Did you specify -pg when compiling?
http://sourceware.org/binutils/docs-2.20/gprof/Compiling.html#Compiling
Once it is compiled, you run the program and then run gprof on the binary.
E.g.:
test.c:
#include <stdio.h>
int main ()
{
int i;
for (i = 0; i < 10000; i++) {
printf ("%d\n", i);
}
return 0;
}
Compile as cc -pg test.c, then run as a.out, then gprof a.out, gives me
granularity: each sample hit covers 4 byte(s) for 1.47% of 0.03 seconds
% cumulative self self total
time seconds seconds calls ms/call ms/call name
45.6 0.02 0.02 10000 0.00 0.00 __sys_write [10]
45.6 0.03 0.02 0 100.00% .mcount (26)
2.9 0.03 0.00 20000 0.00 0.00 __sfvwrite [6]
1.5 0.03 0.00 20000 0.00 0.00 memchr [11]
1.5 0.03 0.00 10000 0.00 0.00 __ultoa [12]
1.5 0.03 0.00 10000 0.00 0.00 _swrite [9]

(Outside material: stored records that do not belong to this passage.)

--- src/rtl/mult_pkg.sv ---
// Shared constants and types for the multiplier accumulation stage.
package mult_pkg;

    localparam int PROD_W    = 19;
    localparam int ACC_W_DEF = 24;

    typedef enum logic {ACC_IDLE, ACC_RUN} acc_state_t;

    typedef logic signed [PROD_W-1:0] prod_t;

endpackage

--- src/rtl/mult_valid_dly.sv ---
// Latency-matched strobe delay: a strobe in cycle t appears on tap in cycle t+MUL_LAT.
// pending reports whether any strobe is still travelling through the delay.
module mult_valid_dly
    import mult_pkg::*;
#(
    parameter int MUL_LAT = 7
) (
    input  logic clk,
    input  logic rst_n,
    input  logic clr,
    input  logic strobe,
    output logic tap,
    output logic pending
);

    logic [MUL_LAT-1:0] vld_p;

    always_ff @(posedge clk) begin
        if (!rst_n || clr) begin
            vld_p <= '0;
        end else begin
            vld_p <= (vld_p << 1) | MUL_LAT'(strobe);
        end
    end

    assign tap     = vld_p[MUL_LAT-1];
    assign pending = |vld_p;

endmodule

1.5 0.03 0.00 10000 0.00 0.00 vfprintf [2]
What are you getting?
I tried running Kinopiko's example, except I increased the number of iterations by a factor of 100.
test.c:
#include <stdio.h>
int main ()
{
int i;
for (i = 0; i < 1000000; i++) {
printf ("%d\n", i);
}
return 0;
}
Then I took 10 stackshots (under VC, but you can use pstack). Here are the stackshots:
9 copies of this stack:
NTDLL! 7c90e514()
KERNEL32! 7c81cbfe()
KERNEL32! 7c81cc75()
KERNEL32! 7c81cc89()
_write() line 168 + 57 bytes
_flush() line 162 + 23 bytes
_ftbuf() line 171 + 9 bytes
printf() line 62 + 14 bytes
main() line 7 + 14 bytes
mainCRTStartup() line 206 + 25 bytes
KERNEL32! 7c817077()
1 copy of this stack:
KERNEL32! 7c81cb96()
KERNEL32! 7c81cc75()
KERNEL32! 7c81cc89()
_write() line 168 + 57 bytes
_flush() line 162 + 23 bytes
_ftbuf() line 171 + 9 bytes
printf() line 62 + 14 bytes
main() line 7 + 14 bytes
mainCRTStartup() line 206 + 25 bytes
KERNEL32! 7c817077()
In case it isn't obvious, this tells you that:
mainCRTStartup() line 206 + 25 bytes Cost ~100% of the time
main() line 7 + 14 bytes Cost ~100% of the time
printf() line 62 + 14 bytes Cost ~100% of the time
_ftbuf() line 171 + 9 bytes Cost ~100% of the time
_flush() line 162 + 23 bytes Cost ~100% of the time
_write() line 168 + 57 bytes Cost ~100% of the time
In a nutshell, the program spends ~100% of it's time flushing to disk (or console) the output buffer as part of the printf on line 7.
(What I mean by "Cost of a line" is - it is the fraction of total time spent at the request of that line, and that's roughly the fraction of samples that contain it.
If that line could be made to take no time, such as by removing it, skipping over it, or passing its work off to an infinitely fast coprocessor, that time fraction is how much the total time would shrink. So if the execution of any of these lines of code could be avoided, time would shrink by somewhere in the range of 95% to 100%. If you were to ask "What about recursion?", the answer is It Makes No Difference.)
Now, maybe you want to know something else, like how much time is spent in the loop, for example. To find that out, remove the printf because it's hogging all the time. Maybe you want to know what % of time is spent purely in CPU time, not in system calls. To get that, just throw away any stackshots that don't end in your code.
The point I'm trying to make is if you're looking for things you can fix to make the code run faster, the data gprof gives you, even if you understand it, is almost useless. By comparison, if there is some of your code that is causing more wall-clock time to be spent than you would like, stackshots will pinpoint it.
One gotcha with gprof: it doesn't work with code in dynamically-linked libraries. For that, you need to use sprof. See this answer: gprof : How to generate call graph for functions in shared library that is linked to main program
First compile you application with -g, and check what CPU counters are you using.
If your application runs very quick than gprof could just miss all events or less that required (reduce the number of events to read).
Actually profiling should show you CPU_CLK_UNHALTED or INST_RETIRED events without any special switches. But with such data you'll be able only to say how well your code it performing: INST_RETIRED/CPU_CLK_UNHALTED.
Try to use Intel VTune profiler - it's free for 30 days and for education.